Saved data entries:
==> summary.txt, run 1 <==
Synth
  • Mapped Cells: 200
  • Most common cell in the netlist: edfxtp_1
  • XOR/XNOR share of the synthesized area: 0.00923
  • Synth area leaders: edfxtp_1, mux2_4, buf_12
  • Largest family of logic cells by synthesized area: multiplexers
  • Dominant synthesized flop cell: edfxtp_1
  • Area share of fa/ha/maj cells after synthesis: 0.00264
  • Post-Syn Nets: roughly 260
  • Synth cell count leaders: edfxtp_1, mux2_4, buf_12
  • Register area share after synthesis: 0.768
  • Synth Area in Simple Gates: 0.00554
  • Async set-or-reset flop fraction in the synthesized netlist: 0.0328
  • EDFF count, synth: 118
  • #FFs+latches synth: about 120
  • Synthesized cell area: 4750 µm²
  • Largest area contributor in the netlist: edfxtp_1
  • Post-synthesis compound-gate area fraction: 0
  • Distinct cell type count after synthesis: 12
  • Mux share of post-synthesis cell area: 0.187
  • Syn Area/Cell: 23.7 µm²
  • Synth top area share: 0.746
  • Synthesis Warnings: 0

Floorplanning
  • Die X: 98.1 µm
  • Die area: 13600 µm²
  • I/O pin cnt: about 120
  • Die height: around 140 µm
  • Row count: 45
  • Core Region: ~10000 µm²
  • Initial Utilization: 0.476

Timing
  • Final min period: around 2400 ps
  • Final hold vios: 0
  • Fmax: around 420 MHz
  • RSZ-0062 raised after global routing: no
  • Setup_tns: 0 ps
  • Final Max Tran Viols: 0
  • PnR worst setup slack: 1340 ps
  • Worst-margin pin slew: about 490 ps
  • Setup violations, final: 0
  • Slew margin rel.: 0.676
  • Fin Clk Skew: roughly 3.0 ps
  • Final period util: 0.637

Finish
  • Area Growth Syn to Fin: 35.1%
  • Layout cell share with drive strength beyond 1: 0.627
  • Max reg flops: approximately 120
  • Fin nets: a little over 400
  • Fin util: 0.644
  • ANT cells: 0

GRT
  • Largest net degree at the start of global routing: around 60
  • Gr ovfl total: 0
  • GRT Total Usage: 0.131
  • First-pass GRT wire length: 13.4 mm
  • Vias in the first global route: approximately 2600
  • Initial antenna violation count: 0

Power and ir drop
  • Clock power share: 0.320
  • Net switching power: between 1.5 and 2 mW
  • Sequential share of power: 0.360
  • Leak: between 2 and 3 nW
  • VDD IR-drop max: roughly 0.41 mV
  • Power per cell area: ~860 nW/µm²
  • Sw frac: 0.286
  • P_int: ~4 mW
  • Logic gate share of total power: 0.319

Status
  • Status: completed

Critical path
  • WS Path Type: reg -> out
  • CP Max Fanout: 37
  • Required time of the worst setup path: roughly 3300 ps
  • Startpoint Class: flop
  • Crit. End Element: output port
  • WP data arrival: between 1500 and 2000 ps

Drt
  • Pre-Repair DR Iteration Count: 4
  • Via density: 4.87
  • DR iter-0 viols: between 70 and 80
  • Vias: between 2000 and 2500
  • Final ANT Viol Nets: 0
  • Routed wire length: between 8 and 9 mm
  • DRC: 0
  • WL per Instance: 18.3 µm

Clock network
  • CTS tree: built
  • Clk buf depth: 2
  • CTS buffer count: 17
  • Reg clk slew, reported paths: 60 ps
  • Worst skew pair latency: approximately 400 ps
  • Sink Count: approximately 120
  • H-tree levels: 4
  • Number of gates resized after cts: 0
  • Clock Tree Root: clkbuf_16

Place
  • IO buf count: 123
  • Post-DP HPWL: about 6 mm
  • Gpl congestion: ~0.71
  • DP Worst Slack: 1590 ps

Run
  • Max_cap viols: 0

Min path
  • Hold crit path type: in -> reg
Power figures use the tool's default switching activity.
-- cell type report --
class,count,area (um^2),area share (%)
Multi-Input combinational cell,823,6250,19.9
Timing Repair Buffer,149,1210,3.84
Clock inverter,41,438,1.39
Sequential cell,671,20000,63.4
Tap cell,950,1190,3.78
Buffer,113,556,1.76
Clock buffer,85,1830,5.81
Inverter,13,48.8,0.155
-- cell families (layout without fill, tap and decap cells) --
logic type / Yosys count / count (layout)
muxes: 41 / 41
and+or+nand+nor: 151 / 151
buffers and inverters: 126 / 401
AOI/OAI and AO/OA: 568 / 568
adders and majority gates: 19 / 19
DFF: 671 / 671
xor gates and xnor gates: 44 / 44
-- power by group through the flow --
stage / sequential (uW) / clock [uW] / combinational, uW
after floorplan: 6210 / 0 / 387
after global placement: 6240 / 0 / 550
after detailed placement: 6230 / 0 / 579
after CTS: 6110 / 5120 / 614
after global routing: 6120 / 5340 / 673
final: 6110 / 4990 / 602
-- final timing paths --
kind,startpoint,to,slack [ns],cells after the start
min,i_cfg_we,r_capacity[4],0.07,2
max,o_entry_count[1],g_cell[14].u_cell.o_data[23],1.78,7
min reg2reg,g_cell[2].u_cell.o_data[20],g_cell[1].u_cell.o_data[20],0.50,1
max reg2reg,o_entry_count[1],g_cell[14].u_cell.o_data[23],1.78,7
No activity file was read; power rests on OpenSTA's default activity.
### src/firing_duration_profiler_defines.svh
// ----------------------------------------------------------------------------
// Firing duration profiler assertion macros
// Shared concurrent assertion forms, clocked on clock and disabled in reset.
// ----------------------------------------------------------------------------
`ifndef FIRING_DURATION_PROFILER_DEFINES_SVH
`define FIRING_DURATION_PROFILER_DEFINES_SVH

// Same-cycle implication: when ante holds, cons holds in that cycle.
`define FDP_ASSERT_IMPL(lbl, ante, cons, msg) \
   lbl: assert property (@(posedge clock) disable iff (reset) (ante) |-> (cons)) \
      else $error(msg);

// Next-cycle implication: when ante holds, cons starts in the following cycle.
`define FDP_ASSERT_NEXT(lbl, ante, cons, msg) \
   lbl: assert property (@(posedge clock) disable iff (reset) (ante) |=> (cons)) \
      else $error(msg);

`endif

### src/fdp_pkg.sv
// ----------------------------------------------------------------------------
// Firing duration profiler package
// Item types, codes and sizes used by all modules but the RAM, and the statistics update.
// ----------------------------------------------------------------------------
`timescale 1ns / 1ps

package fdp_pkg;

   localparam int QUEUE_DEPTH = 16;
   localparam int QUEUE_AW    = (QUEUE_DEPTH > 1) ? $clog2(QUEUE_DEPTH) : 1;
   localparam int QUEUE_CW    = $clog2(QUEUE_DEPTH + 1);
   localparam int ACTIONS     = 16;
   localparam int ACTION_AW   = (ACTIONS > 1) ? $clog2(ACTIONS) : 1;
   localparam int MASK_W      = 16;
   localparam int TICK_W      = 64;
   localparam int INDEX_W     = 4;

   typedef enum logic [1:0] {
      ACT_START   = 2'd0,
      ACT_END     = 2'd1,
      ACT_DISCARD = 2'd2,
      ACT_READ    = 2'd3
   } action_code_type;

   typedef enum logic [1:0] {
      STAT_OK       = 2'd0,
      STAT_EMPTY    = 2'd1,
      STAT_FULL     = 2'd2,
      STAT_DISABLED = 2'd3
   } status_code_type;

   typedef struct packed {
      action_code_type      action;
      logic [TICK_W-1:0]    timestamp;
      logic [INDEX_W-1:0]   act_slot;
      logic                 read_global;
   } req_item_type;

   typedef struct packed {
      status_code_type      status;
      logic [TICK_W-1:0]    duration;
      logic [TICK_W-1:0]    count_firings;
      logic [TICK_W-1:0]    sum_ticks;
      logic [TICK_W-1:0]    least_ticks;
      logic [TICK_W-1:0]    most_ticks;
      logic [TICK_W-1:0]    missed_count;
      logic [TICK_W-1:0]    missed_ticks;
   } rsp_item_type;

   // One statistics record: global or per action.
   typedef struct packed {
      logic [TICK_W-1:0] firings;
      logic [TICK_W-1:0] total;
      logic [TICK_W-1:0] least;
      logic [TICK_W-1:0] most;
   } stats_type;

   localparam int STATS_W = $bits(stats_type);

   localparam stats_type STATS_RESET = '{
      firings: '0,
      total:   '0,
      least:   '1,
      most:    '0
   };

   typedef struct packed {
      logic rd_en;
      logic push;
      logic pop;
   } queue_ctl_type;

   typedef struct packed {
      logic empty;
      logic full;
   } queue_stat_type;

   typedef struct packed {
      logic                 rd_en;
      logic                 wr_en;
      logic [ACTION_AW-1:0] index;
   } stats_ctl_type;

   // Fold one firing duration into a record.
   function automatic stats_type stats_add(stats_type s, logic [TICK_W-1:0] dur);
      stats_type r;
      r         = s;
      r.total   = s.total + dur;
      r.firings = s.firings + TICK_W'(1);
      if (dur < s.least) begin
         r.least = dur;
      end
      if (dur > s.most) begin
         r.most = dur;
      end
      return r;
   endfunction

endpackage

### src/fdp_ram.sv
// ----------------------------------------------------------------------------
// Generic RAM
// One write port, one read port with registered read data.
// ----------------------------------------------------------------------------
`timescale 1ns / 1ps

module fdp_ram #(
   parameter int WIDTH = 64,
   parameter int DEPTH = 16
) (
   input  logic                                         clock,
   input  logic                                         we,
   input  logic [((DEPTH > 1) ? $clog2(DEPTH) : 1)-1:0] waddr,
   input  logic [WIDTH-1:0]                             wdata,
   input  logic                                         re,
   input  logic [((DEPTH > 1) ? $clog2(DEPTH) : 1)-1:0] raddr,
   output logic [WIDTH-1:0]                             rdata
);

   logic [WIDTH-1:0] mem_ff [DEPTH];
   logic [WIDTH-1:0] rdata_ff;

   always_ff @(posedge clock) begin
      if (we) begin
         mem_ff[waddr] <= wdata;
      end
      if (re) begin
         rdata_ff <= mem_ff[raddr];
      end
   end

   assign rdata = rdata_ff;

endmodule

### src/fdp_action_stats.sv
// ----------------------------------------------------------------------------
// Per-action statistics store
// Records in RAM, a valid bit per action so unwritten records read as reset.
// ----------------------------------------------------------------------------
`timescale 1ns / 1ps
`include "firing_duration_profiler_defines.svh"

module fdp_action_stats (
   input  logic                    clock,
   input  logic                    reset,
   input  fdp_pkg::stats_ctl_type  ctl,
   input  fdp_pkg::stats_type      wr_data,
   output fdp_pkg::stats_type      rd_data
);

   import fdp_pkg::*;

   logic [ACTIONS-1:0]  valid_ff;
   logic                rd_valid_ff;
   logic [STATS_W-1:0]  ram_q;

   always_ff @(posedge clock) begin
      if (reset) begin
         valid_ff    <= '0;
         rd_valid_ff <= 1'b0;
      end else begin
         if (ctl.wr_en) begin
            valid_ff[ctl.index] <= 1'b1;
         end
         if (ctl.rd_en) begin
            rd_valid_ff <= valid_ff[ctl.index];
         end
      end
   end

   fdp_ram #(
      .WIDTH(STATS_W),
      .DEPTH(ACTIONS)
   ) u_stats_ram (
      .clock(clock),
      .we   (ctl.wr_en),
      .waddr(ctl.index),
      .wdata(wr_data),
      .re   (ctl.rd_en),
      .raddr(ctl.index),
      .rdata(ram_q)
   );

   // Substitute reset values for a record never written.
   assign rd_data = rd_valid_ff ? stats_type'(ram_q) : STATS_RESET;

   `FDP_ASSERT_IMPL(a_rd_wr_apart, ctl.rd_en, !ctl.wr_en, "stats read and write overlap")

endmodule

### config.mk
export PLATFORM = sky130hd
export DESIGN_NAME = fdp_action_stats
export DESIGN_NICKNAME = d
export VERILOG_FILES = /design/src/fdp_pkg.sv /design/src/fdp_ram.sv /design/src/fdp_action_stats.sv
export VERILOG_INCLUDE_DIRS = /design/src /design/src/src
export SDC_FILE = /design/constraint.sdc
export NUM_CORES = 2
export LEC_CHECK = 0
export BUFFER_PORTS_ARGS = -buffer_cell sky130_fd_sc_hd__buf_2
export CORE_MARGIN = 2
export CORE_UTILIZATION = 41
export DETAILED_ROUTE_END_ITERATION = 8
export SETUP_SLACK_MARGIN = 0.1
export SLEW_MARGIN = 20
export SYNTH_ARGS = -nofsm -noshare
export SYNTH_HDL_FRONTEND = slang
export SYNTH_HIERARCHICAL = 1
export SYNTH_SLANG_ARGS = --single-unit
### constraint.sdc
create_clock -name clock -period 36.5 [get_ports clock]
set_input_delay 9.125 -clock clock [delete_from_list [all_inputs] [get_ports clock]]
set_output_delay 9.125 -clock clock [all_outputs]
set_load 0.02 [all_outputs]
### After elaboration in Yosys (flattened, before gate mapping)

Memory sizes are Yosys's and may differ from the RTL's. A register that Yosys moved wholly into a read port is not among the register bits.
Index checks and enable logic that the tools add are counted.

* order comparisons: 2
* reduce and logical (&&, ||, !) cells: 1
* mux-type cells: 7
* bitwise operators: 1

Operator list (number)
* two-way mux 256 bit: 1
* OR 16 bit: 1
* < comparator 4 x 5 -> 1 bit, second input constant: 1
* binary-select mux 1 bit (select 4 bit): 1
* demux 1 bit (select 4 bit): 1
* >= comparator 4 x 1 -> 1 bit, second input constant: 1
* two-way mux 1 bit: 4
* logical AND 1 bit: 1

* logic and storage cells: 14
* memories kept: 1
* flip-flop bits (word level): 17
* output and inout port bits: 256
* input port bits: 264
* bits in writable memories: 4096

Memories
* u_stats_ram.mem_ff: depth 16, bits a word 256, rd ports 1, clocked after Yosys merged registers in 1, write ports 1, line fdp_ram.sv:20 `logic [WIDTH-1:0] mem_ff [DEPTH];`

### Longest topological paths before layout

* depth in word-level cells: 5
* mapped depth: 8
* depth with buffers taken out: 4

### Cells and area by module

The synthesis kept the hierarchy.

By module, submodules not included
* fdp_ram: seq. area each 130685.3 um2, instances 1, area an instance 161218.4 um2, cells an instance 6648
* fdp_action_stats: seq. area each 340.3 um2, instances 1, area an instance 2446.1 um2, cells an instance 363

### Least setup slack after synthesis

Ideal clock, no wire load.

* kind: input -> register
* from: input ctl[2] (netlist bit)
* to: memory u_stats_ram/mem_ff[0][0] (netlist bit), enable pin
* arrival: 26.858 ns
* slack: 8.451 ns
* stages: 2
* data required time: 35.310 ns
* library setup time: 1.190 ns
* path buffers: 0
* cell sequence: or3b_2 > nor3_1

RTL lines
* from (decl): line fdp_action_stats.sv:11 `input fdp_pkg::stats_ctl_type ctl,`
* to (decl): line fdp_ram.sv:20

Straight into the memory's write port.

==> results.cfg <==
[outcome]
status = finished, final reports clean

[power]
ir_drop_v = 0.0000375
p_clk_share_pct = 41.3
power_frac_comb_pct = 4.7
seq_power_share_pct = 54.0
p_sw_share_pct = 21.2
leakage_nw = 59.2
switching_power_w = 0.00223
power_density_nw_per_um2 = 56.4
p_int_w = 0.00830

[timing]
setup_violations = 0
fin_crit_sh_pct = 38.1
max_slew.worst_pin.slew_ps = 1180
fin_crit_ps = 13910
hold_viol_final = 0
clock.fmax_ghz = 0.0719
tns_ps = 0
holdWs_ps = 467
drv_slew = 0
grt_setup_unrepaired = no
finalClockSkew_ps = 47.6
maxSlewHeadroom_pct = 21.2

[cts]
htreeDepth = 5
hold_buffers = 0
cts_tree = done
cts-root-buf = clkbuf_16
path_clk_slew_ps = 60
cts_sinks = 4369
clockBufferDepth = 4
insertion_delay_ps = 1000
postCtsResizedCells = 0
postCtsSetupRepairBufs = 0
cts_inserted_buffers = 429

[floorplanning]
die_h_um = 636
fp.dieW_um = 636
fp-row-count = 232
core_um2 = 398000
num_io_pins = 520
die-area_um2 = 404000
initial_utilization_pct = 41.1

[cells_and_area]
multi_input_area_um2 = 30800
post-route-util_pct = 46.9
fin_cells = 13400
nNetsFinal = 7991
seqCellArea_um2 = 131000
area_delta_synth_final_pct = 14.0
design_area_um2 = 187000
fillers = 32500
drive_gt1_share_pct = 29.4

[setup_path]
required_ps = 37240
critPathCaptureType = register
critPathArrivalTime_ps = 14650
crit_fanout = 89
crit_buf_inv = 7
rrSetupSlack_ps = 34660
crit_top_cell = buf_4
crit_family = buffers and inverters
reg2reg_to = u_stats_ram/rdata[162]
cp_slowest_stage_delay_ps = 860
timing.rr.start = u_stats_ram/mem_ff[2][162]
critPathKind = in -> reg
reg2reg_depth = 3
cpMaxStageDelayCell = buf_4
crit_chain = buf_12 -> buf_4 -> buf_4 -> buf_4 -> buf_12 -> buf_16 -> buf_4 -> mux4_2 -> a22oi_1 -> nand2_1
start_kind = primary input

[placement]
dpl.cell_count = 12600
place_congestion = 0.729
port_buffers = 519
hpwl_um = 208000
dpl_cell_area_um2 = 173000

[drt]
wl_um = 415000
drc = 0
detail_route.first_pass.iterations = 5
drt_iter0_markers = 8248
vias = 77000
wl_per_cell_um = 31.0
ant_nets = 0
vias_per_cell = 5.74

[run]
cap_violations = 0

[min_path]
min_path_type = reg -> reg
hold_depth = 2
worstHoldStart = valid_ff[6]
worstHoldEndpoint = valid_ff[6]

[yosys]
yosys_warnings = 6
netlist_area_um2 = 164000
synth_edf_count = 4352
ys.flop_type = edfxtp_1
synth_seq_cells = 4369
seq_area_frac_synth_pct = 80.1
synthArstFlopShare_pct = 0
syn_inst = 7011
synthesis.nets = 7275
synth_cell_types = 36
postSynthAreaPerCell_um2 = 23.3

[grt]
grtUsageTotal_pct = 20.2
grt_pass1_vias = 78800
grt_pass1_wl_um = 589000
antenna_found_initial = 154
grt_max_degree = 118
grt_overflow = 0
cell type report:
class                           count  share of cell area [%]
Inverter                            1                 0.00201
Multi-Input combinational cell   2254                    16.5
Tap cell                         5265                    3.53
Antenna cell                       58                  0.0778
Sequential cell                  4369                    70.2
Clock buffer                      519                    5.94
Clock inverter                    275                    1.48
Timing Repair Buffer              672                    2.25
logic make-up (layout without fill, tap and decap cells):
| logic type | count (synthesis) | after routing | synth area share [%] |
|---|---|---|---|
| flip-flops | 4369 | 4369 | 80.1 |
| multiplexers | 1116 | 1116 | 14.3 |
| AND/OR/NAND/NOR | 579 | 579 | 1.85 |
| AO/OA/AOI/OAI | 559 | 559 | 2.55 |
| buffers and inverters | 388 | 1467 | 1.21 |
| other | 0 | 58 | 0 |
worst register-to-register path, stage by stage (launching register included):
cell      delay (ps)
edfxtp_1         370
mux4_2           450
a22oi_1          260
o21ai_0          390
power groups by stage:
stage               sequential [W]  combinational, W  clock, W
floorplan                  0.00580          0.000296         0
global placement           0.00579          0.000496         0
detailed placement         0.00579          0.000506         0
CTS                        0.00569          0.000506   0.00444
global route               0.00569          0.000537   0.00463
finish                     0.00568          0.000498   0.00435
state kept, by name, indices dropped and copies added, names as in the netlist:
signal	count
valid_ff	16
u_stats_ram/mem_ff	4096
rd_valid_ff	1
u_stats_ram/rdata	256
metal layers:
layer,track usage [%],routed length (µm),up-vias
met4,5.09,10800,54
met2,33.7,206000,3005
met5,0,321,-
met3,3.45,29900,653
met1,27.7,169000,42000
li1,-,-,31300
layout by cell type (no fill, tap or decap), types with 3 or more instances in the layout:
cell / count
nor3_2: 4
clkbuf_16: 430
clkbuf_1: 89
bufinv_16: 41
a31oi_1: 9
buf_12: 29
clkinv_16: 13
inv_16: 5
edfxtp_1: 4352
a221oi_1: 23
inv_6: 4
buf_4: 122
mux4_2: 968
diode_2: 58
o21ai_0: 27
buf_16: 3
o221ai_1: 33
a21oi_1: 8
nand2b_1: 91
mux2_2: 109
nor2b_1: 35
buf_2: 514
dfxtp_1: 16
a22oi_1: 450
clkinv_2: 92
mux2i_1: 37
clkinv_1: 105
and2_1: 194
nor2b_4: 4
nor2_1: 18
clkinv_8: 3
clkinvlp_4: 7
clkinv_4: 3
o22a_1: 6
nor2_4: 14
nand2_1: 203
buf_8: 3
Yosys cell counts, types with 20 or more instances:
library cell / count / area (µm²)
buf_4: 90 / 676
mux2i_1: 37 / 370
a221oi_1: 23 / 201
buf_1: 20 / 75.1
nand2_1: 203 / 762
buf_2: 87 / 435
nor2_1: 32 / 120
nand2b_1: 91 / 569
o21ai_0: 28 / 140
a22oi_1: 450 / 3380
nor2b_1: 41 / 257
and2_1: 196 / 1230
edfxtp_1: 4352 / 131000
o221ai_1: 33 / 289
mux2_2: 109 / 1230
clkbuf_1: 180 / 676
mux4_2: 968 / 21800
worst max path at each step:
stage	end	cells after the start	start	slack, ps
final	u_stats_ram/rdata[89]	10	ctl[0]	22590
after global routing	u_stats_ram/rdata[91]	10	ctl[0]	21980
after floorplan	u_stats_ram/mem_ff[0][0]	2	ctl[2]	8450
after global placement	u_stats_ram/rdata[91]	9	ctl[0]	21370
after CTS	u_stats_ram/rdata[75]	9	ctl[0]	22470
after detailed placement	u_stats_ram/rdata[85]	9	ctl[0]	21380
per-stage QoR:
stage	setup WS, ps	total power [W]
after floorplan	8450	0.00610
after global placement	21370	0.00628
after detailed placement	21380	0.00630
after CTS	22470	0.0106
after global routing	21980	0.0109
final	22590	0.0105
Power figures use the tool's default switching activity.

The problem:
Reply with the lines from the first line of the entries through the line that contains "margin rel.: 0.676", repeated exactly with both ends kept, and with nothing else.

Result for this exercise:
==> summary.txt, run 1 <==
Synth
  • Mapped Cells: 200
  • Most common cell in the netlist: edfxtp_1
  • XOR/XNOR share of the synthesized area: 0.00923
  • Synth area leaders: edfxtp_1, mux2_4, buf_12
  • Largest family of logic cells by synthesized area: multiplexers
  • Dominant synthesized flop cell: edfxtp_1
  • Area share of fa/ha/maj cells after synthesis: 0.00264
  • Post-Syn Nets: roughly 260
  • Synth cell count leaders: edfxtp_1, mux2_4, buf_12
  • Register area share after synthesis: 0.768
  • Synth Area in Simple Gates: 0.00554
  • Async set-or-reset flop fraction in the synthesized netlist: 0.0328
  • EDFF count, synth: 118
  • #FFs+latches synth: about 120
  • Synthesized cell area: 4750 µm²
  • Largest area contributor in the netlist: edfxtp_1
  • Post-synthesis compound-gate area fraction: 0
  • Distinct cell type count after synthesis: 12
  • Mux share of post-synthesis cell area: 0.187
  • Syn Area/Cell: 23.7 µm²
  • Synth top area share: 0.746
  • Synthesis Warnings: 0

Floorplanning
  • Die X: 98.1 µm
  • Die area: 13600 µm²
  • I/O pin cnt: about 120
  • Die height: around 140 µm
  • Row count: 45
  • Core Region: ~10000 µm²
  • Initial Utilization: 0.476

Timing
  • Final min period: around 2400 ps
  • Final hold vios: 0
  • Fmax: around 420 MHz
  • RSZ-0062 raised after global routing: no
  • Setup_tns: 0 ps
  • Final Max Tran Viols: 0
  • PnR worst setup slack: 1340 ps
  • Worst-margin pin slew: about 490 ps
  • Setup violations, final: 0
  • Slew margin rel.: 0.676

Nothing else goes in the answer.